Jerome H. Powell Tuesday told the nation’s policymakers they would need to spend some more money if they had any hope of avoiding a weak recovery and inflicting untold pain on millions of American households. What stuns is that the policymakers had to be told.
More remarkably, later in the day, President Trump called off talks on any stimulus package until after the election.
Mr. Powell is chair of the Federal Reserve, the person whose actions guide the nation’s fiscal health. He is not given to needless gestures. He is not guided by politics. He is not a person inclined to urge governments to spend lavishly. He’s smart enough to know that what is lent has to be paid back. His reputation is one of limiting debt, not expanding it.
The president, in stark contrast, is all about power, his own. As we have learned, he doesn’t pay attention to the experts, on anything, Covid-19 or the economy, or climate change, the list goes on and on.
For months we have been in the middle of a pitched battle between Republicans and Democrats who couldn’t agree on a plan designed to address the once-in-a-century pandemic. Democrats want to spend on the high end. Republicans want the low end. Meanwhile Main Street businesses continue to suffer. Meanwhile, the unemployed have had their assistance cut and don’t know where to turn for help.
These financial challenges will intensify as winter closes in, particularly in states like our own which are disproportionately dependent on tourism, affecting our restaurants, lodging, bars, ski areas, etc. It’s a matter of weeks, not months before outside dining becomes more an exercise in tolerance than culinary pleasures.
Businesses that have been able to hang on through the summer will suffer. As Mr. Powell noted, without some extra help from the government “household insolvencies and business bankruptcies would rise, harming the productive capacity of the economy and holding back wage growth.”
There is the additional issue of state and local governments suffering massively, a circumstance that could easily mean a substantial reduction in services.
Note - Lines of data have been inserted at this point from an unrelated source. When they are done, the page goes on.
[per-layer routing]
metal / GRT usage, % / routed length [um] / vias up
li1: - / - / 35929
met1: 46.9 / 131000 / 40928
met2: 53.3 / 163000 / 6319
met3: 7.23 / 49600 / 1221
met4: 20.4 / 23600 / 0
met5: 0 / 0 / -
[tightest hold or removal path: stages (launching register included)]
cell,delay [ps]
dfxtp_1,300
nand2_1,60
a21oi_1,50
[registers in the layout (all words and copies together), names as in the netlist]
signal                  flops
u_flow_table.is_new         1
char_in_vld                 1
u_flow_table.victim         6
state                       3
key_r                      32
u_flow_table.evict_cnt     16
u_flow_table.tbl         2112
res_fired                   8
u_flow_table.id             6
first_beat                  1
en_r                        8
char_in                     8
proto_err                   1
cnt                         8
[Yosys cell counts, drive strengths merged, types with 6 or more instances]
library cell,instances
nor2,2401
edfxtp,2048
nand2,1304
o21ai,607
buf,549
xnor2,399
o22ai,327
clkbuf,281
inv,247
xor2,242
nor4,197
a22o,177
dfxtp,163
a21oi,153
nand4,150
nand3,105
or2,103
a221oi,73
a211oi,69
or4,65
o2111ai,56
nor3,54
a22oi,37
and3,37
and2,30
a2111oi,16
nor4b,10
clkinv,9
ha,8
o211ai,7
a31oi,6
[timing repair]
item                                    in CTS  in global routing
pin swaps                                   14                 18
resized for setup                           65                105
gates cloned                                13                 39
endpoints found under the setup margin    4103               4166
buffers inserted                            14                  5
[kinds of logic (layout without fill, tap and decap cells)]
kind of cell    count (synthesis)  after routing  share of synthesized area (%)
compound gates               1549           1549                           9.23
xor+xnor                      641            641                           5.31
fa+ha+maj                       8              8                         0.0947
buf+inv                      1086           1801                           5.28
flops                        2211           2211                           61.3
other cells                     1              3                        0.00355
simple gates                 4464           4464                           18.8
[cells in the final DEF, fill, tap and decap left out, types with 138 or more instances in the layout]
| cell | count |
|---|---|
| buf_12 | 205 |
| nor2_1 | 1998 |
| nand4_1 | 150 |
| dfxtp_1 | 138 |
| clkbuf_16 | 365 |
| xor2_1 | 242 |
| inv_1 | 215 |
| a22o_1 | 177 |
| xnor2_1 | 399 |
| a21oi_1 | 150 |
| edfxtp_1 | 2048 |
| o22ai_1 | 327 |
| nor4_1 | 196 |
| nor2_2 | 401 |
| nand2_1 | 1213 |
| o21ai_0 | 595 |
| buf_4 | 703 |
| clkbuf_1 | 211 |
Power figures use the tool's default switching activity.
===== src/rtl/uart_sync2.sv =====
// Two-flop synchroniser for asynchronous pad inputs (RX data, CTS) with a
// configurable reset value so an idle-high line never looks active out of reset.
module uart_sync2 #(
    parameter logic RESET_VAL = 1'b1
) (
    input  logic clk,
    input  logic i_rst,
    input  logic i_d,
    output logic o_q
);

    logic meta;

    always_ff @(posedge clk) begin
        if (i_rst) begin
            meta <= RESET_VAL;
            o_q  <= RESET_VAL;
        end else begin
            meta <= i_d;
            o_q  <= meta;
        end
    end

endmodule


===== src/rtl/uart_rx_cfg.sv =====
// Parametrised UART receiver: synchronised input, false-start rejection, parity
// check and framing/break detection; results are qualified by one-cycle o_rxdone.
module uart_rx_cfg
    import uart_pkg::*;
#(
    parameter int NB_DATA      = 8,
    parameter int NB_OVS       = 16,
    parameter int NB_STOP_BITS = 1,
    parameter int PARITY_EN    = 0,
    parameter int PARITY_ODD   = 0
) (
    input  logic               clk,
    input  logic               i_rst,
    input  logic               i_tick,
    input  logic               i_rx,
    output logic [NB_DATA-1:0] o_data,
    output logic               o_rxdone,
    output logic               o_parity_err,
    output logic               o_frame_err,
    output logic               o_break
);

    localparam int CNT_W = clogb2(NB_OVS);
    localparam int IDX_W = clogb2(NB_DATA);
    localparam logic [CNT_W-1:0] CNT_HALF      = CNT_W'(NB_OVS / 2 - 1);
    localparam logic [CNT_W-1:0] CNT_FULL      = CNT_W'(NB_OVS - 1);
    localparam logic [IDX_W-1:0] IDX_DATA_LAST = IDX_W'(NB_DATA - 1);
    localparam logic [IDX_W-1:0] IDX_STOP_LAST = IDX_W'(NB_STOP_BITS - 1);
    localparam logic             PAR_MODE      = (PARITY_ODD != 0) ? PAR_MODE_ODD : PAR_MODE_EVEN;

    uart_state_t        state, state_nxt;
    logic               rx_s;
    logic [CNT_W-1:0]   cnt, cnt_nxt;
    logic [IDX_W-1:0]   idx, idx_nxt;
    logic [NB_DATA-1:0] sr, sr_nxt;
    logic               par_err_q, par_err_nxt;
    logic               stop_err_q, stop_err_nxt;
    logic               ones_q, ones_nxt;
    logic               done_nxt;

    uart_sync2 #(.RESET_VAL(1'b1)) u_sync (
        .clk   (clk),
        .i_rst (i_rst),
        .i_d   (i_rx),
        .o_q   (rx_s)
    );

    // The bit index is reused to count stop bits once the data bits are in.
    always_comb begin
        state_nxt    = state;
        cnt_nxt      = cnt;
        idx_nxt      = idx;
        sr_nxt       = sr;
        par_err_nxt  = par_err_q;
        stop_err_nxt = stop_err_q;
        ones_nxt     = ones_q;
        done_nxt     = 1'b0;
        case (state)
            ST_IDLE: begin
                cnt_nxt = '0;
                if (!rx_s) begin
                    state_nxt = ST_START;
                end
            end
            ST_START: begin
                if (i_tick) begin
                    if (cnt == CNT_HALF) begin
                        cnt_nxt = '0;
                        idx_nxt = '0;
                        if (rx_s) begin
                            state_nxt = ST_IDLE;
                        end else begin
                            state_nxt    = ST_DATA;
                            par_err_nxt  = 1'b0;
                            stop_err_nxt = 1'b0;
                            ones_nxt     = 1'b0;
                        end
                    end else begin
                        cnt_nxt = cnt + CNT_W'(1);
                    end
                end
            end
            ST_DATA: begin
                if (i_tick) begin
                    if (cnt == CNT_FULL) begin
                        cnt_nxt = '0;
                        sr_nxt  = {rx_s, sr[NB_DATA-1:1]};
                        if (idx == IDX_DATA_LAST) begin
                            idx_nxt   = '0;
                            state_nxt = (PARITY_EN != 0) ? ST_PARITY : ST_STOP;
                        end else begin
                            idx_nxt = idx + IDX_W'(1);
                        end
                    end else begin
                        cnt_nxt = cnt + CNT_W'(1);
                    end
                end
            end
            ST_PARITY: begin
                if (i_tick) begin
                    if (cnt == CNT_FULL) begin
                        cnt_nxt     = '0;
                        par_err_nxt = (^sr) ^ rx_s ^ PAR_MODE;
                        ones_nxt    = ones_q | rx_s;
                        state_nxt   = ST_STOP;
                    end else begin
                        cnt_nxt = cnt + CNT_W'(1);
                    end
                end
            end
            ST_STOP: begin
                if (i_tick) begin
                    if (cnt == CNT_FULL) begin
                        cnt_nxt      = '0;
                        stop_err_nxt = stop_err_q | ~rx_s;
                        ones_nxt     = ones_q | rx_s;
                        if (idx == IDX_STOP_LAST) begin
                            idx_nxt   = '0;
                            state_nxt = ST_IDLE;
                            done_nxt  = 1'b1;
                        end else begin
                            idx_nxt = idx + IDX_W'(1);
                        end
                    end else begin
                        cnt_nxt = cnt + CNT_W'(1);
                    end
                end
            end
            default: begin
                state_nxt = ST_IDLE;
                cnt_nxt   = '0;
                idx_nxt   = '0;
            end
        endcase
    end

    // Result registers only move on the strobe so they hold between frames.
    always_ff @(posedge clk) begin
        if (i_rst) begin
            state        <= ST_IDLE;
            cnt          <= '0;
            idx          <= '0;
            sr           <= '0;
            par_err_q    <= 1'b0;
            stop_err_q   <= 1'b0;
            ones_q       <= 1'b0;
            o_data       <= '0;
            o_rxdone     <= 1'b0;
            o_parity_err <= 1'b0;
            o_frame_err  <= 1'b0;
            o_break      <= 1'b0;
        end else begin
            state      <= state_nxt;
            cnt        <= cnt_nxt;
            idx        <= idx_nxt;
            sr         <= sr_nxt;
            par_err_q  <= par_err_nxt;
            stop_err_q <= stop_err_nxt;
            ones_q     <= ones_nxt;
            o_rxdone   <= done_nxt;
            if (done_nxt) begin
                o_data       <= sr_nxt;
                o_parity_err <= (PARITY_EN != 0) ? par_err_nxt : 1'b0;
                o_frame_err  <= stop_err_nxt;
                o_break      <= (sr_nxt == '0) && !ones_nxt;
            end
        end
    end

endmodule
--- config.mk ---
export PLATFORM = sky130hd
export DESIGN_NAME = ex_stage
export DESIGN_NICKNAME = d
export VERILOG_FILES = /design/src/rtl/mips_pkg.sv /design/src/rtl/alu32.sv /design/src/rtl/ex_stage.sv
export SDC_FILE = /design/constraint.sdc
export NUM_CORES = 1
export LEC_CHECK = 0
export ABC_AREA = 1
export CAP_MARGIN = 25
export CORE_UTILIZATION = 48
export DETAILED_ROUTE_END_ITERATION = 6
export GPL_ROUTABILITY_DRIVEN = 0
export PLACE_DENSITY = 0.73
export SYNTH_ARGS = -nofsm -noshare
export SYNTH_HDL_FRONTEND = slang
export SYNTH_SLANG_ARGS = --single-unit
--- constraint.sdc ---
create_clock -name clk -period 0.9 [get_ports clk]
set_input_delay 0.18 -clock clk [delete_from_list [all_inputs] [get_ports clk]]
set_output_delay 0.18 -clock clk [all_outputs]
set_load 0.05 [all_outputs]
--- src/rtl/mips_pkg.sv ---
// Shared definitions for the MIPS execute stage: ALU select codes and the EX/MEM bundle.
// Latency: n/a (types and constants only).
// Backpressure: n/a.
package mips_pkg;

    // Datapath width that the EX/MEM bundle fields are sized to.
    // The ex_stage WIDTH parameter must match this value.
    localparam int XLEN = 32;

    // ALU select codes produced by alu_control_unit (fixed encoding).
    localparam logic [2:0] ALU_AND  = 3'b000;
    localparam logic [2:0] ALU_OR   = 3'b001;
    localparam logic [2:0] ALU_ADD  = 3'b010;  // signed add (ADD/ADDI), may overflow-trap
    localparam logic [2:0] ALU_SLT  = 3'b011;
    localparam logic [2:0] ALU_ADDU = 3'b100;
    localparam logic [2:0] ALU_SLL  = 3'b101;
    localparam logic [2:0] ALU_SUB  = 3'b110;  // SUB, SUBU and branch compare share this code
    localparam logic [2:0] ALU_SLTU = 3'b111;

    // EX/MEM pipeline register contents.
    typedef struct packed {
        logic            valid;
        logic [XLEN-1:0] result;
        logic            zero;
        logic [4:0]      rd;
        logic            reg_write;
        logic            mem_read;
        logic            mem_write;
        logic [XLEN-1:0] store_data;
    } ex_mem_t;

endpackage

--- src/rtl/alu32.sv ---
// Combinational ALU for the execute stage; also flags signed overflow on ALU_ADD.
// Latency: 0 cycles (purely combinational).
// Backpressure: none; outputs follow inputs.
//
// Ports:
//   sel    - ALU select code (see mips_pkg)
//   op_a   - rs operand
//   op_b   - rt operand or sign-extended immediate
//   shamt  - shift amount for SLL
//   result - ALU result, modulo 2^WIDTH
//   ovf    - signed overflow of ALU_ADD; constant 0 unless EX_OVF_TRAP_EN is defined
module alu32
    import mips_pkg::*;
#(
    parameter int WIDTH = 32
) (
    input  logic [2:0]       sel,
    input  logic [WIDTH-1:0] op_a,
    input  logic [WIDTH-1:0] op_b,
    input  logic [4:0]       shamt,
    output logic [WIDTH-1:0] result,
    output logic             ovf
);

    logic [WIDTH-1:0] sum;
    logic [WIDTH-1:0] diff;
    logic             lt_signed;
    logic             lt_unsigned;

    // Carry-out is intentionally dropped: all add/sub is modulo 2^WIDTH.
    assign sum         = op_a + op_b;
    assign diff        = op_a - op_b;
    assign lt_signed   = $signed(op_a) < $signed(op_b);
    assign lt_unsigned = op_a < op_b;

    always_comb begin
        result = '0;
        case (sel)
            ALU_AND:  result = op_a & op_b;
            ALU_OR:   result = op_a | op_b;
            ALU_ADD:  result = sum;
            ALU_SLT:  result = {{(WIDTH-1){1'b0}}, lt_signed};
            ALU_ADDU: result = sum;
            ALU_SLL:  result = op_b << shamt;
            ALU_SUB:  result = diff;
            ALU_SLTU: result = {{(WIDTH-1){1'b0}}, lt_unsigned};
            default:  result = '0;
        endcase
    end

`ifdef EX_OVF_TRAP_EN
    // Only ADD traps. SUB shares its code with SUBU, so it can never trap.
    // Overflow: operands agree in sign and the sum's sign differs from them.
    assign ovf = (sel == ALU_ADD)
              && (op_a[WIDTH-1] == op_b[WIDTH-1])
              && (sum[WIDTH-1] != op_a[WIDTH-1]);
`else
    assign ovf = 1'b0;
`endif

endmodule

--- src/rtl/ex_stage.sv ---
// MIPS execute stage: runs the ALU and registers result plus controls into EX/MEM.
// Latency: 1 cycle from ID/EX inputs to EX/MEM outputs.
// Backpressure: stall holds EX/MEM (ovf_exc forced low); flush inserts a bubble and beats stall.
//
// Optional feature macro: EX_OVF_TRAP_EN (signed-overflow trap on ALU_ADD).
//
// Ports:
//   clk, rst_n                       - clock, asynchronous active-low reset
//   in_valid                         - ID/EX slot holds a real instruction
//   stall, flush                     - hold / bubble the EX/MEM register
//   sel, op_a, op_b, shamt           - ALU select and operands
//   rd_in, reg_write_in, mem_read_in,
//   mem_write_in, store_data_in      - pass-through destination, controls, store data
//   out_*                            - registered EX/MEM bundle
//   ovf_exc                          - one-cycle overflow exception pulse
module ex_stage
    import mips_pkg::*;
#(
    parameter int WIDTH = 32  // must equal mips_pkg::XLEN (the EX/MEM bundle is sized from it)
) (
    input  logic             clk,
    input  logic             rst_n,
    input  logic             in_valid,
    input  logic             stall,
    input  logic             flush,
    input  logic [2:0]       sel,
    input  logic [WIDTH-1:0] op_a,
    input  logic [WIDTH-1:0] op_b,
    input  logic [4:0]       shamt,
    input  logic [4:0]       rd_in,
    input  logic             reg_write_in,
    input  logic             mem_read_in,
    input  logic             mem_write_in,
    input  logic [WIDTH-1:0] store_data_in,
    output logic             out_valid,
    output logic [WIDTH-1:0] out_result,
    output logic             out_zero,
    output logic [4:0]       out_rd,
    output logic             out_reg_write,
    output logic             out_mem_read,
    output logic             out_mem_write,
    output logic [WIDTH-1:0] out_store_data,
    output logic             ovf_exc
);

    logic [WIDTH-1:0] alu_result;
    logic             alu_ovf;
    logic             trap;
    ex_mem_t          cap;
    ex_mem_t          ex_mem_q;
    logic             ovf_q;

    alu32 #(
        .WIDTH (WIDTH)
    ) u_alu (
        .sel    (sel),
        .op_a   (op_a),
        .op_b   (op_b),
        .shamt  (shamt),
        .result (alu_result),
        .ovf    (alu_ovf)
    );

`ifdef EX_OVF_TRAP_EN
    // A trap only matters for a real instruction; bubbles never raise it.
    assign trap = in_valid & alu_ovf;
`else
    // No overflow handling: ADD behaves exactly like ADDU.
    logic unused_alu_ovf;
    assign unused_alu_ovf = alu_ovf;
    assign trap           = 1'b0;
`endif

    // Value the EX/MEM register takes on a normal (unstalled, unflushed) edge.
    // A trapping instruction stays valid with its wrapped sum, but must not
    // write a register or touch memory.
    always_comb begin
        cap            = '0;
        cap.valid      = in_valid;
        cap.result     = alu_result;
        cap.zero       = (alu_result == '0);  // from the ALU, never from out_result
        cap.rd         = rd_in;
        cap.reg_write  = in_valid & reg_write_in & ~trap;
        cap.mem_read   = in_valid & mem_read_in  & ~trap;
        cap.mem_write  = in_valid & mem_write_in & ~trap;
        cap.store_data = store_data_in;
    end

    // Priority: flush > stall > capture. On flush the data fields simply hold,
    // since nothing downstream looks at them without valid.
    always_ff @(posedge clk or negedge rst_n) begin
        if (!rst_n) begin
            ex_mem_q <= '0;
            ovf_q    <= 1'b0;
        end else if (flush) begin
            ex_mem_q.valid     <= 1'b0;
            ex_mem_q.reg_write <= 1'b0;
            ex_mem_q.mem_read  <= 1'b0;
            ex_mem_q.mem_write <= 1'b0;
            ovf_q              <= 1'b0;
        end else if (stall) begin
            // EX/MEM holds; the pulse must not repeat while held.
            ovf_q <= 1'b0;
        end else begin
            ex_mem_q <= cap;
            ovf_q    <= trap;
        end
    end

    assign out_valid      = ex_mem_q.valid;
    assign out_result     = ex_mem_q.result;
    assign out_zero       = ex_mem_q.zero;
    assign out_rd         = ex_mem_q.rd;
    assign out_reg_write  = ex_mem_q.reg_write;
    assign out_mem_read   = ex_mem_q.mem_read;
    assign out_mem_write  = ex_mem_q.mem_write;
    assign out_store_data = ex_mem_q.store_data;
    assign ovf_exc        = ovf_q;

endmodule

==> results.md, run 1 <==
* Initial core utilization at between 40% and 50%
* Ranking of synthesized cells by area: nand2_1 (25%), dfrtp_1 (16%), nand3_1 (14%)
* IO Pins at approximately 190
* Post-Synth XOR/XNOR Area at 0%
* GRT overflow at roughly 380
* CTS Root Cell: clkbuf_16
* Htree depth at 3
* Top post-synthesis cells by count: nand2_1 (766), nand3_1 (313), inv_1 (309)
* Most common cell in the netlist: nand2_1
* Yosys top cell by area: nand2_1
* Pin count of the biggest net entering global routing at 42
* Syn Std Cell Area at 11300 sq um
* Placed cells at approximately 2900
* Combinational family with the most area after synthesis: simple AND/OR/NAND/NOR gates
* First-pass GRT wire length at about 160 mm
* FF+latch count, synth at 74
* Top FF cell, synth: dfrtp_1
* Post-synthesis compound-gate area fraction at under 10%
* Number of synthesized flops with an enable pin at 0
* Row cnt at 55
* Synth Warn # at 0
* Placed inst area at 17400 sq um
* Adder-cell area share of the yosys netlist at a little under an eighth
* Error: [ERROR GRT-0116] Global routing finished with congestion. Check the congestion regions in the DRC Viewer.
* Register area share after synthesis at around 16%
* Share of flip-flops with an asynchronous set or reset at 100%
* CTS Buf Count at 9
* Yosys top cell area share at around a quarter
* Post-synthesis mux area share at 0%
* Die Y at around 160 um
* CTS max path bufs at 2
* Syn Inst Count at between 2000 and 2500
* Simple-gate area share of the yosys netlist at 51.7%
* Post-Syn Nets at roughly 2300
* Num Clock Sinks at 74
* # port buffers at 190
* Yosys cell types at 39
* Halt Stage: global routing
* Chip Width at 155 um
* GRT Total Usage at a little under nine tenths
* Final HPWL DP at roughly 42 mm
* Vias in the first global route at 23948
* Post-Syn Area per Cell at ~5.4 sq um
* Status: stopped before the end
cells by family after synthesis:
logic type	Yosys count
other	1
buffers and inverters	401
AO/OA/AOI/OAI	129
adder cells (fa/ha/maj)	101
AND/OR/NAND/NOR	1372
flip-flops	74
stage by stage:
stage / hold slack, ns / setup TNS [ns] / setup WS (ns)
after detailed placement: 0.161 / -105.66 / -2.33
after global placement: 0.158 / -102.73 / -2.33
after floorplan: -0.116 / -22.66 / -1.01
after CTS: 0.190 / -53.36 / -1.17
layer usage:
layer | global-route usage, % | GRT overflow
met4 | 87.0 | 114
met5 | 47.2 | 7
met3 | 75.3 | 21
met1 | 83.4 | 20
met2 | 99.6 | 219
repair_timing:
action	CTS
buffers inserted	136
resized for setup	891
endpoints found under the hold margin	74
cloned	19
hold buffers	1
pin swaps	205
setup endpoints to repair	148
==> run 2, diff against run 1 <==
--- a/config.mk
+++ b/config.mk
@@ -7,10 +7,10 @@
 export LEC_CHECK = 0
 export ABC_AREA = 1
 export CAP_MARGIN = 25
-export CORE_UTILIZATION = 48
+export CORE_UTILIZATION = 33
 export DETAILED_ROUTE_END_ITERATION = 6
 export GPL_ROUTABILITY_DRIVEN = 0
-export PLACE_DENSITY = 0.73
+export PLACE_DENSITY_LB_ADDON = 0.15
 export SYNTH_ARGS = -nofsm -noshare
 export SYNTH_HDL_FRONTEND = slang
 export SYNTH_SLANG_ARGS = --single-unit
==> results.md, run 2 <==
* Number of synthesized flops with an enable pin at 0
* Final HPWL DP at roughly 44 mm
* Post-Syn Nets at approximately 2300
* Req. time, crit path at approximately 1.2 ns
* Vias per cell at 5.29
* Yosys cell types at 39
* Area delta synth->final at 97.1%
* CTS tree: built
* Worst r2r src: out_rd[3]
* Yosys top cell area share at between 20% and 30%
* Vias in the first global route at between 15000 and 20000
* Crit path DAT at approximately 2.5 ns
* FF+latch count, synth at 74
* Commonest non-fill, non-tap cells in the layout: nand2_1 (534), buf_4 (417), nand3_1 (254), inv_1 (168), nand2_2 (165)
* Initial core utilization at between 30% and 40%
* Leak pwr at approximately 0.011 uW
* Most used cell, CP: nand2_2
* Critical Path Sink Type: flop
* HP Class: in -> reg
* RSZ-0062 raised after global routing: true
* DR DRC count at 0
* Reg2Reg Depth at 4
* Post-route antenna net violation count at 0
* Top post-synthesis cells by count: nand2_1 (766), nand3_1 (313), inv_1 (309)
* FMAX at ~0.44 GHz
* Most common cell in the netlist: nand2_1
* CP delay by family, top: simple AND/OR/NAND/NOR gates
* Placeable Area at 33600 sq um
* Pin count of the biggest net entering global routing at 37
* Final Hold Viols at 0
* Final #Nets at 2953
* Top FF cell, synth: dfrtp_1
* Worst slack, placed at -2.23 ns
* Row cnt at 67
* Tmin final at around 2.2 ns
* Drt wl/cell at 18.5 um
* Die Y at between 150 and 200 um
* Post-Syn Area per Cell at 5.44 sq um
* Worst skew pair latency at approximately 0.33 ns
* Yosys top cell by area: nand2_1
* Worst path max stage delay at roughly 0.37 ns
* Syn Std Cell Area at around 11000 sq um
* Worst hold start: flush
* Hold Crit Depth at 4
* Worst Skew at 0 ns
* CTS Root Cell: clkbuf_16
* DRT iter0 DRCs at approximately 1400
* Headroom to the max-slew limit at approximately two thirds
* Share of flip-flops with an asynchronous set or reset at 100%
* Die area at between 30000 and 40000 sq um
* Hold WS at just under 0.2 ns
* CTS max path bufs at 2
* Final core utilization at ~66%
* Crit start category: input port
* IO Pins at 192
* Pins Over Slew Limit at 0
* Synth Warn # at 0
* Worst-Margin Slew at around 0.51 ns
* Routed wire length at slightly below 60 mm
* Post-route insts no fill at around 3200
* Ranking of synthesized cells by area: nand2_1 (25%), dfrtp_1 (16%), nand3_1 (14%)
* Hold path endpoint: out_mem_read
* Critical path class: in -> reg
* CTS Buf Count at 9
* Slowest CP cell: fa_2
* R2r setup slk at about 0.010 ns
* Htree depth at 3
* Setup ws final at -1.35 ns
* PwrDens at 1100 nW/um^2
* Placed cells at 3024
* Pre-antenna DRT Iters at 6
* Register area share after synthesis at about 16%
* # port buffers at 190
* First-pass GRT wire length at approximately 85 mm
* R2R Path End: out_rd[3]
* Post-Route Setup TNS at -43.76 ns
* Initial antenna violation count at 0
* Syn Inst Count at just over 2000
* Worst IR drop on VDD at approximately 1.2 mV
* Crit share post-route at 250%
* Violated checks: negative setup slack
* Cell breakdown of the critical path: buf_8, inv_4, ha_4, fa_2, inv_2, nand2_2, nand2_2, nand2_2, nand2_4, buf_6, nand2_4, nand3_2, nand4_1, nor2_4, nand2_2, nor2_2, nand3_2, nor2_1, nand2_1, nand2_1
* Clock slew at reported path FFs at approximately 0.06 ns
* Critical path buffer and inverter count at 4
* Final setup violation count at 107
* GRT Total Usage at slightly above 30%
* Fill count at 2730
* Most common cell after layout, fill and taps aside: nand2_1
* Via count at roughly 17000
* GRT overflow at 0
* Crit Path Max Fanout at 3
* Layout cell share with drive strength beyond 1 at 51.6%
* Chip Width at ~190 um
* Max-Cap Viols at 0
* Status: finished with violations
* Num Clock Sinks at 74
-- run 2: repair_timing --
| item | 4_1_cts | 5_1_grt |
|---|---|---|
| cloned | 7 | 1 |
| pin swaps | 204 | 225 |
| endpoints found under the hold margin | 74 | 0 |
| buffers inserted | 87 | 66 |
| hold buffers | 1 | 0 |
| gates resized for setup | 809 | 421 |
| setup endpoints to repair | 148 | 119 |
-- run 2: worst max-delay path by stage --
stage | start | to | slack [ns] | cells after the start
3_3_place_gp | op_b[0] | out_zero | -2.20 | 19
4_1_cts | op_b[0] | out_zero | -1.16 | 21
6_report | op_a[0] | out_zero | -1.35 | 20
5_1_grt | op_a[0] | out_zero | -1.37 | 21
2_1_floorplan | op_a[0] | out_zero | -1.01 | 20
3_5_place_dp | op_b[7] | out_zero | -2.23 | 22
-- run 2: cell families after synthesis --
group	synth area share, %
and+or+nand+nor	51.7
buffers and inverters	14.3
DFF	16.4
adders and majority gates	11.3
other	0.0332
AOI/OAI and AO/OA	6.27
-- run 2: metal layers --
layer | wire length [um] | GRT usage [%] | vias up
met4 | 3260 | 13.2 | 0
met2 | 26300 | 50.0 | 999
li1 | - | - | 7814
met1 | 23400 | 41.0 | 7808
met3 | 6050 | 4.97 | 233
met5 | 0 | 0 | -
-- run 2: worst reg2reg max path, cell delays in order (launching register included) --
cell,delay (ns)
dfrtp_1,0.41
buf_4,0.15
buf_4,0.12
nand2_1,0.05
nand2_1,0.05
-- run 2: power breakdown --
part	switching, uW	internal, uW
registers	510	3800
clock network	1310	2080
logic	9000	7710
-- run 2: through the flow --
stage | total power [uW] | area, sq um
6_report | 24400 | 22300
5_1_grt | 25500 | 22300
4_1_cts | 22500 | 20600
3_5_place_dp | 17000 | 17800
3_3_place_gp | 16800 | 17800
2_1_floorplan | 10500 | 12000
-- run 2: cell type report --
| class | instances | area (sq um) | share of cell area [%] |
|---|---|---|---|
| clock inverter | 4 | 25.0 | 0.112 |
| clock buffer | 12 | 267 | 1.20 |
| timing repair buffer | 728 | 7400 | 33.2 |
| inverter | 318 | 1320 | 5.94 |
| timing repair inverter | 1 | 7.51 | 0.0337 |
| multi-input combinational | 1603 | 10800 | 48.7 |
| sequential | 74 | 1850 | 8.31 |
| tap | 448 | 561 | 2.52 |
| antenna | 1 | 2.50 | 0.0112 |
No activity file was read; power rests on OpenSTA's default activity.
Republicans are holding back pointing at unemployment numbers that are dropping. The president says he wants Congress to work on the Supreme Court nomination of Amy Barrett and nothing else because he thinks the nomination will rally his base. Not only is that petty and morally wrong; it’s stupid politically. What political advantage is to be gleaned for being short-sighted? Why would Republicans not want to be seen as helping in a time of desperate need when the general election is less than a month away? Why would they not want to share the credit for helping?
We’ve been here once before — during the Great Recession in 2007. The mistake, as has been generally acknowledged, was that the Obama administration chose to be cautions, and it did too little. A much larger stimulus would have gotten us to the point of full recovery faster, instead it took the better part of a decade.
What Mr. Powell is asking is why we would choose to make the same mistake. The first stimulus package was spot on, and it worked. Now, we need another. For the president to resist is a threat to our well being and should be recognized as such on Nov. 3.